### Work request
The material below contains a line with "h-tree-depth = 3" and a line with "stdcell_area_um2 = 7220". Copy exactly those two lines and all lines between them.

### Input for this task
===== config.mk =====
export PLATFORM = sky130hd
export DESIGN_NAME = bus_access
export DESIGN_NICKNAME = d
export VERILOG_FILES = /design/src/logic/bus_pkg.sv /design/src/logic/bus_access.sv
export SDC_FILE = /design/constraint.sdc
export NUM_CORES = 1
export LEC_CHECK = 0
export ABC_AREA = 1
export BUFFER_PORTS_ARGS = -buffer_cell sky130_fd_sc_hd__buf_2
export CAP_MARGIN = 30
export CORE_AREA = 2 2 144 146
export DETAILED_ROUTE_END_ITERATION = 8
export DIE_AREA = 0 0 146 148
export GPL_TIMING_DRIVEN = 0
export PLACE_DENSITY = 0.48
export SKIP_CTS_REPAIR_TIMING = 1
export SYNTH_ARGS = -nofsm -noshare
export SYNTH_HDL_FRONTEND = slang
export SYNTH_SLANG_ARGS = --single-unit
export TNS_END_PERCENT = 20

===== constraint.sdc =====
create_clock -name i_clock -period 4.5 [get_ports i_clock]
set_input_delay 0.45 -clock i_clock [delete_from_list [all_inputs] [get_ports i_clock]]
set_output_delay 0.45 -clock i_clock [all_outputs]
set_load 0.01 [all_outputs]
--
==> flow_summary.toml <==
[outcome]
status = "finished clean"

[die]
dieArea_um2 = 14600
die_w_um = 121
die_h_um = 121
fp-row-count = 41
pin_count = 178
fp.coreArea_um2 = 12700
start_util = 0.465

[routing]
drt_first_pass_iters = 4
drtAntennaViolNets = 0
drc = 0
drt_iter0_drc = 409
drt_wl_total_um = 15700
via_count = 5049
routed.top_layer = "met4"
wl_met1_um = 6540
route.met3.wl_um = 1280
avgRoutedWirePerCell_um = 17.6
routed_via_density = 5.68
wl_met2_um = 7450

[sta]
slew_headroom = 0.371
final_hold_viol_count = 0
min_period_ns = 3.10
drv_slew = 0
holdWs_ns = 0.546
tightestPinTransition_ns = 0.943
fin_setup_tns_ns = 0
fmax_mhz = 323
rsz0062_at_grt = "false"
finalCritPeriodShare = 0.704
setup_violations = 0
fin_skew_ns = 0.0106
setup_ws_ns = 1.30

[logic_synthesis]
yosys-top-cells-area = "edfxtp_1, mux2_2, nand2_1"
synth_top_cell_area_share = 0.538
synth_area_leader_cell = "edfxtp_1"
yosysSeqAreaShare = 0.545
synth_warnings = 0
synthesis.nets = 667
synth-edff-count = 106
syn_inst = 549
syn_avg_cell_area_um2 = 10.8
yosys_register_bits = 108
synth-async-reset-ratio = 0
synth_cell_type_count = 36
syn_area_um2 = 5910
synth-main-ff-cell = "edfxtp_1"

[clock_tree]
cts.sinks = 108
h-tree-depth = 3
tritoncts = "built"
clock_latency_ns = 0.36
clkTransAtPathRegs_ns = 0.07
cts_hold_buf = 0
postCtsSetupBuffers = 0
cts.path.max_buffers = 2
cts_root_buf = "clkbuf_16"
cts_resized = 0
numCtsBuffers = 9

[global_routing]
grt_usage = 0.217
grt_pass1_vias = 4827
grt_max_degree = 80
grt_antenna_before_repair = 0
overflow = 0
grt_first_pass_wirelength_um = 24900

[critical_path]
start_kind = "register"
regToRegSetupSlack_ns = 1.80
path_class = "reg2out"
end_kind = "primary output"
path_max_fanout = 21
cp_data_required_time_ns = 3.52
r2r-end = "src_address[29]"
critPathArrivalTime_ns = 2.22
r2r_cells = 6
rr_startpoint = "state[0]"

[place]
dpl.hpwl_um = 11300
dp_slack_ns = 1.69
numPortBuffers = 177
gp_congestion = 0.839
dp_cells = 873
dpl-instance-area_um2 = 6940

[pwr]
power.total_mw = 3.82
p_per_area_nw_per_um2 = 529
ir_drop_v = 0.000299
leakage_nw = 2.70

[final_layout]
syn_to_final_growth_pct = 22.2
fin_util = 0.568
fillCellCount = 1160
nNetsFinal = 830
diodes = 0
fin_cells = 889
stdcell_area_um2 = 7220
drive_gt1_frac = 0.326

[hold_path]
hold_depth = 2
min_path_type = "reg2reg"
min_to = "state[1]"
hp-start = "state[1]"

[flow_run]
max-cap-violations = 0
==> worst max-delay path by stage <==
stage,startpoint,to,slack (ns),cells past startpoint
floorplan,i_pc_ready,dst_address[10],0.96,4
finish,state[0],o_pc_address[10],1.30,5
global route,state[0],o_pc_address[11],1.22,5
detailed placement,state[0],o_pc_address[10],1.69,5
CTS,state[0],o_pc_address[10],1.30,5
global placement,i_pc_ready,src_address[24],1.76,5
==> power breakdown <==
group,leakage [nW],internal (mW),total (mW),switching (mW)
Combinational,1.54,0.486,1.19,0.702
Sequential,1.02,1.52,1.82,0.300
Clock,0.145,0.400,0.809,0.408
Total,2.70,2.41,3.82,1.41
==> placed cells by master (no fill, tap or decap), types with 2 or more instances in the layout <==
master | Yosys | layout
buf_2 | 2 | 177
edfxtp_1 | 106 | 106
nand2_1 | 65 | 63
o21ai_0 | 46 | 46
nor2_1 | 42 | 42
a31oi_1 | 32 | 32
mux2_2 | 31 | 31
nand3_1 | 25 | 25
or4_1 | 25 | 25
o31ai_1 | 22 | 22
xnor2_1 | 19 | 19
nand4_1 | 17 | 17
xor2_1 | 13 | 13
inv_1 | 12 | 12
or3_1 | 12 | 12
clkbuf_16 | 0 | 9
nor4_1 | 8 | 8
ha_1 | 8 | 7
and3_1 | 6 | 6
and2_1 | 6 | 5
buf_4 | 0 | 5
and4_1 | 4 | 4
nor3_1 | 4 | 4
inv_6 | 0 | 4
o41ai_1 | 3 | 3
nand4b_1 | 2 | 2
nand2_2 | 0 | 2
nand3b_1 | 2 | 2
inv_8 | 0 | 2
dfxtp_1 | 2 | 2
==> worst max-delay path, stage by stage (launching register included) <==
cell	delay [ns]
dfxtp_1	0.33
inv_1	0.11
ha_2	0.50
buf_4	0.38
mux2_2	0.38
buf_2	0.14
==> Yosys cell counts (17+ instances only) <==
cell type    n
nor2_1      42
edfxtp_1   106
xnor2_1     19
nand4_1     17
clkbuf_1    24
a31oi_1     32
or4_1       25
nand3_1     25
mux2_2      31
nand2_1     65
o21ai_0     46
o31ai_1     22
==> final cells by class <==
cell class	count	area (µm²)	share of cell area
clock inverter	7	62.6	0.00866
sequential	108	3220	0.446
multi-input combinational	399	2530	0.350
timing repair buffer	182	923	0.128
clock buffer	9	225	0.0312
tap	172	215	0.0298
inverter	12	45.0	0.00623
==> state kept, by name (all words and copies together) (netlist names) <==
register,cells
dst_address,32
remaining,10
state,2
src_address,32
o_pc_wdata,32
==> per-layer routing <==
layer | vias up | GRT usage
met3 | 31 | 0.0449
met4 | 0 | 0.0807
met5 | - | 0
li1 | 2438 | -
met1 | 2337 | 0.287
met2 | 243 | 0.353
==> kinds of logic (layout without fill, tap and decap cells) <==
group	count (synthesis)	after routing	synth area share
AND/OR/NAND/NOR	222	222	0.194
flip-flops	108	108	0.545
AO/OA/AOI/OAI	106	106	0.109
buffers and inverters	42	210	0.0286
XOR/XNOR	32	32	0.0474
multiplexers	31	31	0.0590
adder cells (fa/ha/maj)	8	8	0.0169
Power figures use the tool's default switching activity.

### Result of the task
h-tree-depth = 3
tritoncts = "built"
clock_latency_ns = 0.36
clkTransAtPathRegs_ns = 0.07
cts_hold_buf = 0
postCtsSetupBuffers = 0
cts.path.max_buffers = 2
cts_root_buf = "clkbuf_16"
cts_resized = 0
numCtsBuffers = 9

[global_routing]
grt_usage = 0.217
grt_pass1_vias = 4827
grt_max_degree = 80
grt_antenna_before_repair = 0
overflow = 0
grt_first_pass_wirelength_um = 24900

[critical_path]
start_kind = "register"
regToRegSetupSlack_ns = 1.80
path_class = "reg2out"
end_kind = "primary output"
path_max_fanout = 21
cp_data_required_time_ns = 3.52
r2r-end = "src_address[29]"
critPathArrivalTime_ns = 2.22
r2r_cells = 6
rr_startpoint = "state[0]"

[place]
dpl.hpwl_um = 11300
dp_slack_ns = 1.69
numPortBuffers = 177
gp_congestion = 0.839
dp_cells = 873
dpl-instance-area_um2 = 6940

[pwr]
power.total_mw = 3.82
p_per_area_nw_per_um2 = 529
ir_drop_v = 0.000299
leakage_nw = 2.70

[final_layout]
syn_to_final_growth_pct = 22.2
fin_util = 0.568
fillCellCount = 1160
nNetsFinal = 830
diodes = 0
fin_cells = 889
stdcell_area_um2 = 7220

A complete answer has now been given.